CSS
Cumulative Sum Scaling (CSS)
Cumulative Sum Scaling (CSS) is a median-like quantile normalization which corrects differences in sampling depth (library size). While standard relative abundance (fraction/percentage) normalization re-scales all samples to the same total sum (100%), CSS keeps a variation in total counts between samples. CSS re-scales the samples based on a subset (quartile) of lower abundant taxa (relatively constant and independent), thereby excluding the impact of (study dominating) high abundant taxa.
References
Paulson JN, Stine OC, Bravo HC, Pop M. Differential abundance analysis for microbial marker-gene surveys. Nature methods (2013).
http://cbcb.umd.edu/software/metagenomeSeq
https://bioconductor.org/packages/release/bioc/html/metagenomeSeq.html
Install CSS containing R-package metagenomeSeq
R
source("http://bioconductor.org/biocLite.R")
biocLite("metagenomeSeq")
# With R version 3.5 or greater, install Bioconductor packages using BiocManager
if (!requireNamespace("BiocManager", quietly = TRUE))
install.packages("BiocManager")
BiocManager::install("metagenomeSeq")
https://www.bioconductor.org/packages/release/bioc/html/metagenomeSeq.html
Example of CSS normalization (applied to dada2 output)

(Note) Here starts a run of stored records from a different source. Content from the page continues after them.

### src/rtl/core/node_store_nearest_search_assert.svh
// Assertion macros used by the point store controller.
// Include with the bare file name; no other dependencies.
`ifndef NODE_STORE_NEAREST_SEARCH_ASSERT_SVH
`define NODE_STORE_NEAREST_SEARCH_ASSERT_SVH

// Same-cycle implication, disabled during reset.
`define NSNS_ASSERT_IMP(label, clk, rst_n, ante, cons, msg) \
  label: assert property (@(posedge clk) disable iff (!rst_n) (ante) |-> (cons)) \
    else $error(msg);

// Next-cycle implication, disabled during reset.
`define NSNS_ASSERT_NXT(label, clk, rst_n, ante, cons, msg) \
  label: assert property (@(posedge clk) disable iff (!rst_n) (ante) |=> (cons)) \
    else $error(msg);

`endif

### src/rtl/core/nsns_pkg.sv
// Shared types and constants for the point store with nearest-point search.
// Used by the controller, the datapath and the top level; no dependencies.
package nsns_pkg;

  localparam int unsigned MAX_POINTS_DEF = 1024;
  localparam int unsigned COORD_BITS_DEF = 16;

  localparam int unsigned IDENT_W = 16;
  localparam int unsigned TOL_W   = 34;

  localparam int unsigned PADDR_W = 4;
  localparam int unsigned PDATA_W = 64;

  // Register index taken from paddr[3] (one 8-byte slot per register).
  localparam logic TOL_REG_IDX = 1'b0;

  localparam logic OP_ADD   = 1'b0;
  localparam logic OP_QUERY = 1'b1;

  typedef enum logic [1:0] {
    ST_IDLE,
    ST_SCAN,
    ST_RESULT
  } state_e;

  typedef struct packed {
    logic accept;    // input beat taken this cycle
    logic rd_en;     // read one stored point
    logic rd_first;  // the read is entry 0
    logic rd_last;   // the read is the last stored entry
    logic flush;     // drop everything in the compare pipeline
    logic out_load;  // capture the result into the output register
  } cmd_t;

  typedef struct packed {
    logic hit;        // compare stage found a point within tolerance
    logic last_done;  // compare stage handled the last stored point
    logic out_free;   // output register can take a result this cycle
  } status_t;

endpackage

### src/rtl/core/nsns_ctrl.sv
// Controller: accepts beats, sequences the scan over stored points, loads results.
// Depends on nsns_pkg and node_store_nearest_search_assert.svh.
`include "node_store_nearest_search_assert.svh"

module nsns_ctrl #(
  parameter int unsigned MAX_POINTS = nsns_pkg::MAX_POINTS_DEF
) (
  input  logic                              clk_i,
  input  logic                              rst_ni,
  input  logic                              in_valid_i,
  output logic                              in_stall_o,
  input  logic                              in_operation_i,
  input  logic [$clog2(MAX_POINTS+1)-1:0]   count_i,
  input  nsns_pkg::status_t                 status_i,
  output nsns_pkg::cmd_t                    cmd_o,
  output logic [$clog2(MAX_POINTS+1)-1:0]   rd_addr_o
);

  localparam int unsigned CNT_W = $clog2(MAX_POINTS + 1);

  nsns_pkg::state_e state_q, state_d;
  logic [CNT_W-1:0] issue_q, issue_d;
  logic             accept;
  logic             scan_end;

  assign accept   = (state_q == nsns_pkg::ST_IDLE) && in_valid_i;
  assign scan_end = status_i.hit || status_i.last_done;

  // Next state
  always_comb begin
    state_d = state_q;
    case (state_q)
      nsns_pkg::ST_IDLE: begin
        if (accept) begin
          if (in_operation_i == nsns_pkg::OP_QUERY && count_i != '0) begin
            state_d = nsns_pkg::ST_SCAN;
          end else begin
            state_d = nsns_pkg::ST_RESULT;
          end
        end
      end
      nsns_pkg::ST_SCAN: begin
        if (scan_end) begin
          state_d = nsns_pkg::ST_RESULT;
        end
      end
      nsns_pkg::ST_RESULT: begin
        if (status_i.out_free) begin
          state_d = nsns_pkg::ST_IDLE;
        end
      end
      default: state_d = nsns_pkg::ST_IDLE;
    endcase
  end

  // Outputs
  always_comb begin
    cmd_o      = '0;
    in_stall_o = 1'b1;
    issue_d    = issue_q;
    case (state_q)
      nsns_pkg::ST_IDLE: begin
        in_stall_o   = 1'b0;
        cmd_o.accept = in_valid_i;
        issue_d      = '0;
      end
      nsns_pkg::ST_SCAN: begin
        cmd_o.rd_en    = issue_q < count_i;
        cmd_o.rd_first = issue_q == '0;
        cmd_o.rd_last  = (issue_q + CNT_W'(1)) == count_i;
        cmd_o.flush    = scan_end;
        if (cmd_o.rd_en) begin
          issue_d = issue_q + CNT_W'(1);
        end
      end
      nsns_pkg::ST_RESULT: begin
        cmd_o.out_load = status_i.out_free;
      end
      default: begin
        cmd_o = '0;
      end
    endcase
  end

  assign rd_addr_o = issue_q;

  always_ff @(posedge clk_i or negedge rst_ni) begin
    if (!rst_ni) begin
      state_q <= nsns_pkg::ST_IDLE;
      issue_q <= '0;
    end else begin
      state_q <= state_d;
      issue_q <= issue_d;
    end
  end

  `NSNS_ASSERT_IMP(a_issue_bound, clk_i, rst_ni, state_q == nsns_pkg::ST_SCAN, issue_q <= count_i, "scan read address ran past the stored count")
  `NSNS_ASSERT_NXT(a_query_scans, clk_i, rst_ni, accept && in_operation_i == nsns_pkg::OP_QUERY && count_i != '0, state_q == nsns_pkg::ST_SCAN, "query on a filled store did not start a scan")
  `NSNS_ASSERT_IMP(a_compare_in_scan, clk_i, rst_ni, status_i.hit || status_i.last_done, state_q == nsns_pkg::ST_SCAN, "compare stage active outside a scan")

endmodule

### config.mk
export PLATFORM = sky130hd
export DESIGN_NAME = nsns_ctrl
export DESIGN_NICKNAME = d
export VERILOG_FILES = /design/src/rtl/core/nsns_pkg.sv /design/src/rtl/core/nsns_ctrl.sv
export VERILOG_INCLUDE_DIRS = /design/src /design/src/rtl/core
export SDC_FILE = /design/constraint.sdc
export NUM_CORES = 1
export LEC_CHECK = 0
export CAP_MARGIN = 20
export CORE_ASPECT_RATIO = 1.2
export CORE_MARGIN = 3
export CORE_UTILIZATION = 45
export CTS_CLUSTER_DIAMETER = 30
export DETAILED_ROUTE_END_ITERATION = 10
export DONT_BUFFER_PORTS = 1
export GPL_TIMING_DRIVEN = 0
export SYNTH_ARGS = -nofsm -noshare
export SYNTH_HDL_FRONTEND = slang
export SYNTH_SLANG_ARGS = --single-unit
### constraint.sdc
create_clock -name clk_i -period 2.8 [get_ports clk_i]
set_input_delay 0.14 -clock clk_i [delete_from_list [all_inputs] [get_ports clk_i]]
set_output_delay 0.14 -clock clk_i [all_outputs]
set_load 0.01 [all_outputs]
After elaboration in Yosys (flattened, before gate mapping)
Cells that the tools add are included.
W data, S select, Z words.
Word-level totals
  logic and storage cells: 31
  output and inout bits: 18
  register bits after elaboration: 13
  input port bits: 18
Cells by class
  equality and inequality tests: 7
  $lt $le $gt $ge: 1
  add/sub/neg operators: 1
  reductions and logical operators: 9
  mux-type cells: 11
Operator list (number)
  $pmux W11 S2: 1
  $add A11 B1 Y11 const B: 1
  $eq A11 B11 Y1: 1
  $logic_not A11 Y1: 1
  $lt A11 B11 Y1: 1
  $mux W11: 1
  $reduce_bool A11 Y1: 1
  $mux W2: 4
  $ne A2 B2 Y1 const B: 4
  $pmux W2 S3: 1
  $mux W4: 1
  $mux W1: 3
  $reduce_and A3 Y1: 1
  $eq A2 B1 Y1 const B: 1
  $eq A2 B2 Y1 const B: 1
  $logic_and A1 B1 Y1: 2
  $logic_not A2 Y1: 1
  $reduce_and A2 Y1: 1
  $reduce_bool A2 Y1: 1
  $logic_or A1 B1 Y1: 1

Depth between registers and ports, before layout
Gate-level depths: netlist of run 1.
  depth after elaboration: 5
  gate-level depth with buffers: 8

Least setup slack after synthesis of run 1
OpenSTA, ideal clock, no wires.
  path kind: reg2reg
  start: register issue_q[5] (netlist: rd_addr_o[5])
  end: register issue_q[4] (netlist: rd_addr_o[4])
  arrival: 1.978 ns
  stages on the path, launching flop included: 7
  period minus slack after synthesis: 2.104 ns
  data required time: 2.673 ns
  setup slack: 0.696 ns
  cell sequence: dfrtp_1 > ha_1 > o21ai_0 > nor2_1 > o31ai_1 > a21oi_1 > a221o_2
On the way
  longest elaborated chain between the ends: 3
Ends and longest elaborated chain
  from (decl): line nsns_ctrl.sv:22  | logic [CNT_W-1:0] issue_q, issue_d;
  from (signal assigned): line nsns_ctrl.sv:93  | issue_q <= issue_d;
  $lt A11 B11 Y1: line nsns_ctrl.sv:68  | cmd_o.rd_en = issue_q < count_i;
  $ne A2 B2 Y1 (no line)
  $reduce_and A2 Y1 (no line)
No other way between the ends.
A chain may end at the register's enable or synchronous reset.

==> results.yml, run 1 <==
power:
  p_int_w: 0.0003415
  p_clk_frac: 0.207
  ir_drop_mv: 0.2487
  p_leak_nw: 0.6662
  switching_share: 0.4358
  seq_power_share: 0.401
  combPwrFrac: 0.392
  power.density_nw_per_um2: 411.1
  switchingPower_w: 0.0002638
worst_setup_path:
  worstPathMaxFanout: 6
  critical_path_required_ps: 2660
  criticalPathCategory: "register to output pin"
  cp.arrival_ps: 2440
  cp-end-kind: "output pin"
  start_kind: "register"
yosys:
  ys_warn_count: 0
  avgSynthCellArea_um2: 8.071
  synthFlopType: "dfrtp_1"
  synth_cells: 171
  yosys_register_bits: 13
  synth-async-reset-ratio: 1.000
  synth_edf_count: 0
  synth_area_um2: 1380
  synth.yosys.seq_area_share: 0.2357
  yosysUniqueCellTypes: 47
  synthesis.nets: 202
finish:
  n_antenna_cell: 0
  drive_gt1_frac: 0.1186
  layout_common_cells: "nor2_1, inv_1, ha_1, dfrtp_1, nand3_1"
  fin_area_um2: 1473
  layout_commonest_cell: "nor2_1"
  fin_cells: 211
  fill_cells: 295
  nets: 209
  areaGrowthSynthToFinish_pct: 6.709
cts:
  cts_tree: "yes"
  ctsLongestPathBuffers: 2
  root_buffer: "clkbuf_4"
  post_cts_buffers: 0
  cts_max_level: 1
  cts.sinks: 13
  clock_latency_ps: 290
  numCtsBuffers: 3
  clkTransAtPathRegs_ps: 100
min_path:
  hold_class: "primary input to register"
detailed_routing:
  first_pass_iters: 4
  first_iter_violations: 71
  routed_wl_um: 3948
  drtAntennaViolNets: 0
  avgViaCountPerCell: 6.498
  wl_per_cell_um: 18.71
  post-route-drc-count: 0
  vias: 1371
sta:
  setup_tns_ps: 0
  setup_viol: 0
  holdWs_ps: 10.74
  rsz0062_at_grt: "false"
  hold_viol_final: 0
  max_freq_mhz: 387.7
  worst_pin_slew_ps: 712.4
  finalMaxSlewViolations: 0
  timing.slew.headroom: 0.5250
  clock_skew_ps: 15.34
  setup_ws_ps: 220.6
  post-route-min-period_ps: 2579
  fin_crit_sh: 0.9212
global_routing:
  grt_pass1_vias: 1400
  antenna_found_initial: 0
  grt_pass1_wl_um: 6396
  grt_use_total: 0.2197
  grt_max_degree: 14
  overflow: 0
flow_run:
  cap_violations: 0
placed_design:
  preCtsSetupSlack_ps: 320.8
  hpwl_um: 3078
  place_area_um2: 1423
  portBuffers: 0
  place_congestion: 0.9809
  dpl.cell_count: 205
floorplanning:
  start_util: 0.4819
  die_height_um: 66.67
  num_rows: 21
  core_um2: 2864
  die_x_um: 56.56
  pin_count: 36
  die_area_um2: 3770
run_status:
  outcome: "finished clean"
## Yosys cell counts, drive strengths merged (2+ instances only)
cell     n  area [um2]
nand3   11       60.06
nor2b    3       18.77
buf      7       42.54
and3     2       12.51
ha      13       162.7
nor2    21       81.33
o21ai    8       40.03
nand2b   2       12.51
xor2     6       52.55
and2     3       18.77
nor4     6       37.54
o311ai   2       17.52
a211oi   2       20.02
nand2    5       18.77
xnor2    5       43.79
a221o    5       56.30
o31ai    6       45.04
and4     2       17.52
dfrtp   13       325.3
o2111a   2       22.52
inv     17       63.81
a21oi    7       35.03
nand4    4       25.02
o41ai    2       17.52
nand3b   2       15.01
## critical path, stage by stage (launching register included)
cell       delay [ps]
dfrtp_2           460
inv_1              90
ha_1              330
xor2_1            150
a2111oi_1         260
o2111ai_1         160
nor4_1            400
o2111a_1          300
## cell families after synthesis
group / Yosys count / synth area share
compound gates: 42 / 0.2330
xor+xnor: 11 / 0.06981
fa+ha+maj: 13 / 0.1179
buf+inv: 25 / 0.07978
flops: 13 / 0.2357
mux: 1 / 0.008159
simple gates: 66 / 0.2557
## sequential cells by signal, indices dropped and copies added, names as in the netlist
name and flops:
state_q 2, rd_addr_o 11
## timing repair
item                       CTS  global route
setup endpoints to repair    0             1
gates resized for setup      0             3
hold buffers                 2             0
hold endpoints to repair    15             0
## metrics by stage
| step | power (W) | util |
|---|---|---|
| floorplan | 0.0004028 | - |
| global placement | 0.0004678 | 0.4967 |
| detailed placement | 0.0004728 | 0.4967 |
| CTS | 0.0006036 | 0.5129 |
| global route | 0.0006441 | 0.5142 |
| finish | 0.0006053 | 0.5142 |
## area by class of cell
class | instances | area [um2] | area share
multi-input combinational | 133 | 945.9 | 0.6423
sequential | 13 | 327.8 | 0.2226
buffer | 8 | 46.29 | 0.03144
tap | 34 | 42.54 | 0.02889
timing repair buffer | 2 | 20.02 | 0.01359
inverter | 17 | 63.81 | 0.04333
clock buffer | 4 | 26.28 | 0.01784
## power by group through the flow
stage	Sequential, W	Clock [W]	Combinational (W)
after floorplan	0.000234	0	0.000168
after global placement	0.000244	0	0.000224
after detailed placement	0.000245	0	0.000228
after CTS	0.000241	0.000129	0.000234
after global routing	0.000246	0.000134	0.000264
final	0.000243	0.000125	0.000237
## routing by layer
metal  vias up  routed length [um]  GRT usage
met4         0                  74     0.1009
met1       655                1662     0.2604
met2        59                1874     0.3743
met3         9                 336    0.05039
li1        648                   -          -
met5         -                   0          0
## final timing paths
check	end	depth (start not counted)	slack [ps]	startpoint
hold / removal	state_q[0]	2	10	in_valid_i
setup reg to reg	rd_addr_o[4]	6	280	rd_addr_o[5]
setup / recovery	cmd_o[2]	7	220	rd_addr_o[0]
max in group asynchronous	rd_addr_o[0]	1	1990	rst_ni
min in group asynchronous	rd_addr_o[7]	1	320	rst_ni
hold reg to reg	state_q[0]	1	510	state_q[1]
Note: power is estimated with default switching activity, not from simulation.
==> run 2, diff against run 1 <==
--- a/config.mk
+++ b/config.mk
@@ -6,6 +6,7 @@
 export SDC_FILE = /design/constraint.sdc
 export NUM_CORES = 1
 export LEC_CHECK = 0
+export ABC_AREA = 1
 export CAP_MARGIN = 20
 export CORE_ASPECT_RATIO = 1.2
 export CORE_MARGIN = 3
==> run 2 against run 1 <==
Net effect: critical path depth grew 2; worst setup slack better by 310 ps; flip-flop and latch count did not move; worst hold slack gained 9.5 ps; routed wire length fell by 2.7%; die area shrank 2.9%; synthesized area is 3.2% lower; non-clock buffer count is 7 lower; clock power up 6%; fmax up 14%; critical endpoint unchanged; largest cell class unchanged.
==> results.yml, run 2 <==
placed_design:
  portBuffers: 0
  hpwl_um: 3120
  place_congestion: 0.8683
cts:
  post_cts_buffers: 0
  cts_max_level: 1
  cts_tree: "yes"
  cts_resized: 0
  ctsLongestPathBuffers: 2
  cts_hold_buffers: 1
  root_buffer: "clkbuf_4"
  clock_latency_ps: 290
  cts.sinks: 13
  numCtsBuffers: 3
  clkTransAtPathRegs_ps: 100
finish:
  fill_cells: 281
  areaGrowthSynthToFinish_pct: 5.899
  drive_gt1_frac: 0.09722
  layout_commonest_cell: "nand2_1"
  layout_common_cells: "nand2_1, inv_1, nand3_1, nor2_1"
  n_antenna_cell: 0
  nets: 248
  largest_register_ffs: 11
floorplanning:
  start_util: 0.4753
  pin_count: 36
  core_um2: 2811
  die_area_um2: 3662
  num_rows: 21
  die_x_um: 55.75
  die_height_um: 65.70
yosys:
  avgSynthCellArea_um2: 6.333
  synth_top_area_frac: 0.2434
  yosys_register_bits: 13
  yosysMostFrequentCell: "nand2_1"
  yosysUniqueCellTypes: 25
  synthesis.nets: 242
  synthFlopType: "dfrtp_1"
  synthTopCellsByArea: "dfrtp_1, nand2_1, ha_1"
  synth_edf_count: 0
  synth_area_um2: 1336
  synth_common_cells: "nand2_1, inv_1, nand3_1"
  synth_top_cell_by_area: "dfrtp_1"
  synth-async-reset-ratio: 1.000
  synth_cells: 211
  ys_warn_count: 0
  synth.yosys.seq_area_share: 0.2434
sta:
  hold_viol_final: 0
  max_freq_mhz: 440.6
  clock_skew_ps: 2.997
  rsz0062_at_grt: "false"
  finalMaxSlewViolations: 0
  setup_viol: 0
  holdWs_ps: 20.21
  post-route-min-period_ps: 2270
  fin_crit_sh: 0.8107
  setup_tns_ps: 0
  worst_pin_slew_ps: 706.2
  timing.slew.headroom: 0.5276
power:
  switchingPower_w: 0.0003313
  ir_drop_mv: 0.3144
  combPwrFrac: 0.468
  p_clk_frac: 0.191
  switching_share: 0.4740
  p_leak_nw: 0.7232
  power.density_nw_per_um2: 493.9
  p_int_w: 0.0003676
  seq_power_share: 0.341
worst_setup_path:
  r2r_cells: 8
  criticalPathCategory: "register to output pin"
  crit_top_cell: "nor2_1"
  cp.arrival_ps: 2130
  worstPathMaxFanout: 5
  start_kind: "register"
  cp-end-kind: "output pin"
  crit_slowest_cell: "dfrtp_1"
  cp_cell_sequence: "inv_1, ha_1, xnor2_1, nand2_1, nor2_1, nand3_1, nor2_1, nand3_1, nor2_1"
  worst_path_largest_cell_delay_ps: 450
  critical_path_required_ps: 2660
global_routing:
  grt_use_total: 0.2202
  grt_pass1_vias: 1404
  grt_max_degree: 14
  antenna_found_initial: 0
  overflow: 0
  grt_pass1_wl_um: 6354
detailed_routing:
  drtAntennaViolNets: 0
  avgViaCountPerCell: 5.528
  drt-met1-wl_um: 1590
  wl_per_cell_um: 15.37
  route.met2.wl_um: 1943
  first_iter_violations: 48
  post-route-drc-count: 0
  routed_wl_um: 3842
  met3WireLength_um: 259
  first_pass_iters: 4
  vias: 1382
  top_layer: "met4"
min_path:
  min_path_cells: 3
  hold_class: "primary input to register"
run_status:
  outcome: "finished clean"
flow_run:
  cap_violations: 0
run 2: per-stage QoR:
stage	area (um2)	worst slack [ps]	util	cells	power (W)
after floorplan	1336	1168	-	211	0.0004841
after global placement	1379	855.3	0.4904	245	0.0005504
after detailed placement	1379	835.0	0.4904	245	0.0005625
after CTS	1415	525.0	0.5033	250	0.0006991
after global routing	1415	410.8	0.5033	250	0.0007533
final	1415	530.1	0.5033	250	0.0006989
run 2: layout make-up:
class / count / area, um2 / share of cell area
multi-input cells: 163 / 872.1 / 0.6163
flip-flops and latches: 13 / 325.3 / 0.2299
inverters: 33 / 123.9 / 0.08753
well taps: 34 / 42.54 / 0.03006
clock buffers: 4 / 26.28 / 0.01857
plain buffers: 2 / 15.01 / 0.01061
repair buffers: 1 / 10.01 / 0.007073
run 2: cells by family after synthesis:
family | Yosys count | share of synthesized area
buf+inv | 35 | 0.1039
compound gates | 23 | 0.09363
fa+ha+maj | 13 | 0.1217
xor+xnor | 1 | 0.006556
simple gates | 126 | 0.4307
flops | 13 | 0.2434
run 2: worst max-delay path: cells and delay by family, from the launching register on:
| kind | cells | cell delay, ps |
|---|---|---|
| and+or+nand+nor | 6 | 750 |
| DFF | 1 | 450 |
| adders and majority gates | 1 | 350 |
| xor gates and xnor gates | 1 | 150 |
| buffers and inverters | 1 | 140 |
run 2: power by group through the flow:
stage               Combinational [W]  Clock [W]  Sequential [W]
floorplan                    0.000248          0        0.000236
global placement             0.000310          0        0.000240
detailed placement           0.000320          0        0.000242
CTS                          0.000326   0.000134        0.000238
global route                 0.000366   0.000144        0.000244
finish                       0.000327   0.000133        0.000238
run 2: metal layers:
layer / vias to the layer above / global-route usage
met3: 5 / 0.03733
met1: 637 / 0.2434
met5: - / 0
li1: 697 / -
met4: 0 / 0.07295
met2: 43 / 0.4216
run 2: path summary, 6_finish.rpt:
path,from,to,slack (ps)
worst min-delay path,status_i[2],state_q[0],20
worst min register to register,state_q[1],state_q[1],590
min in group asynchronous,rst_ni,rd_addr_o[6],330
max in group asynchronous,rst_ni,rd_addr_o[1],2030
worst max-delay path,rd_addr_o[0],cmd_o[2],530
worst max register to register,rd_addr_o[8],rd_addr_o[5],800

Normalizing the 16S OTU table (read count output) of dada2 into CSS normalized read counts
R
# import OTU table of dada2
# load dada2 output including the OTU table "seqtab.nochim" (read count data of the OTU-like amplicon sequence variants, ASV)
load("dada2_output.RData")
# transpose OTU table and convert into data.frame-format
OTU_read_count = as.data.frame(t(seqtab.nochim))

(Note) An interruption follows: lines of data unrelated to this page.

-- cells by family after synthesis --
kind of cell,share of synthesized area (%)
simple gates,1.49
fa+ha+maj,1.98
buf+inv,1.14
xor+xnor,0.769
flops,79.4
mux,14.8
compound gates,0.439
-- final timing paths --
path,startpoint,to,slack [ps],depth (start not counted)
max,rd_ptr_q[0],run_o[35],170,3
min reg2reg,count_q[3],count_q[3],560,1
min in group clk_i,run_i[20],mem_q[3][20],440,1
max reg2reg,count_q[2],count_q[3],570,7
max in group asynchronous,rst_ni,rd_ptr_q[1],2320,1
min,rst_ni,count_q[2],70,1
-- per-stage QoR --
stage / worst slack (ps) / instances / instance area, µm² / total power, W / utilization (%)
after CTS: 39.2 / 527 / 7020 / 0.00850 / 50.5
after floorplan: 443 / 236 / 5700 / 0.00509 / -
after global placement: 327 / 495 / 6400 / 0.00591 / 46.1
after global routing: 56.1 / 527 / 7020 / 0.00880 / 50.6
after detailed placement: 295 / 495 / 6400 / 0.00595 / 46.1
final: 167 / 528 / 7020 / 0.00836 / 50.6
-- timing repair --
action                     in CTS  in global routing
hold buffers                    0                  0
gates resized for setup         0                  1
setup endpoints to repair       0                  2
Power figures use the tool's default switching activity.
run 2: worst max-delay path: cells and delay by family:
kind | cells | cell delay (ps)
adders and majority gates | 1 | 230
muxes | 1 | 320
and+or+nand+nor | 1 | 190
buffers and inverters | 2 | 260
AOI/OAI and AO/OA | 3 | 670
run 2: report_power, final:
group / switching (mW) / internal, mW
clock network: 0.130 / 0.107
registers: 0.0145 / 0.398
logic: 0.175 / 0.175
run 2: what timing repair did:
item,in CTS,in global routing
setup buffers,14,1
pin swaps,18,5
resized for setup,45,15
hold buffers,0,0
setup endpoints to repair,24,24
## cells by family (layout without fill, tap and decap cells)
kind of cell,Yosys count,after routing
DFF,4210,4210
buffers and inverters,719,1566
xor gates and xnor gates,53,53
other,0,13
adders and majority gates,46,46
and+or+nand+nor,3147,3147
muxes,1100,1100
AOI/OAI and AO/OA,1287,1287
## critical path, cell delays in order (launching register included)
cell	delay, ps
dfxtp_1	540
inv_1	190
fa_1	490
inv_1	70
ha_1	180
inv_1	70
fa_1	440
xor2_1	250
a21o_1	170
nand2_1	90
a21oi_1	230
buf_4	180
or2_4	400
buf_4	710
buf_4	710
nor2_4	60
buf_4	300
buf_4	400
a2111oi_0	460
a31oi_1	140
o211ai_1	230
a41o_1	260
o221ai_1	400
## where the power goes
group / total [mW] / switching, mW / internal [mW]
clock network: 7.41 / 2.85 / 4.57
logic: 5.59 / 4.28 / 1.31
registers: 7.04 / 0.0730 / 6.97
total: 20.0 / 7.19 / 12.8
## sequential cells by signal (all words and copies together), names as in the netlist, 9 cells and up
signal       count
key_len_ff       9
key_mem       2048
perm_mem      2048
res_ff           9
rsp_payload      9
===== config.mk =====
export PLATFORM = sky130hd
export DESIGN_NAME = radix_number_to_seven_segment
export DESIGN_NICKNAME = d
export VERILOG_FILES = /design/src/hdl/rnss_pkg.sv /design/src/hdl/rnss_divider.sv /design/src/hdl/radix_number_to_seven_segment.sv
export SDC_FILE = /design/constraint.sdc
export NUM_CORES = 1
export LEC_CHECK = 0
export BUFFER_PORTS_ARGS = -buffer_cell sky130_fd_sc_hd__buf_2
export CELL_PAD_IN_SITES_DETAIL_PLACEMENT = 1
export CELL_PAD_IN_SITES_GLOBAL_PLACEMENT = 2
export CORE_MARGIN = 2
export CORE_UTILIZATION = 39
export DETAILED_ROUTE_END_ITERATION = 10
export PLACE_DENSITY_LB_ADDON = 0.12
export SETUP_SLACK_MARGIN = 0.3
export SLEW_MARGIN = 20
export SYNTH_ARGS = -nofsm -noshare
export SYNTH_HDL_FRONTEND = slang
export SYNTH_SLANG_ARGS = --single-unit

===== constraint.sdc =====
create_clock -name clk_i -period 13.2 [get_ports clk_i]
set_input_delay 0 -clock clk_i [delete_from_list [all_inputs] [get_ports clk_i]]
set_output_delay 0 -clock clk_i [all_outputs]
set_load 0.01 [all_outputs]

# OTU read count table: rows are taxa and columns are samples
dim(OTU_read_count)
210 60 # (example: 210 taxa and 60 samples)
class(OTU_read_count)
"data.frame"
# CSS normalization
# import package metagenomeSeq, containing CSS functions
library(metagenomeSeq)
# convert OTU table into package format
metaSeqObject = newMRexperiment(OTU_read_count)
# CSS normalization
metaSeqObject_CSS = cumNorm( metaSeqObject , p=cumNormStatFast(metaSeqObject) )
# convert CSS normalized data into data.frame-formatted OTU table (log transformed data)
OTU_read_count_CSS = data.frame(MRcounts(metaSeqObject_CSS, norm=TRUE, log=TRUE))
Comments
Improvement of CSS normalized data might be partly caused by the subsequently applied log transformation, see
Costea PI, Zeller G, Sunagawa S, Bork P. A fair comparison. Nature Methods (2014).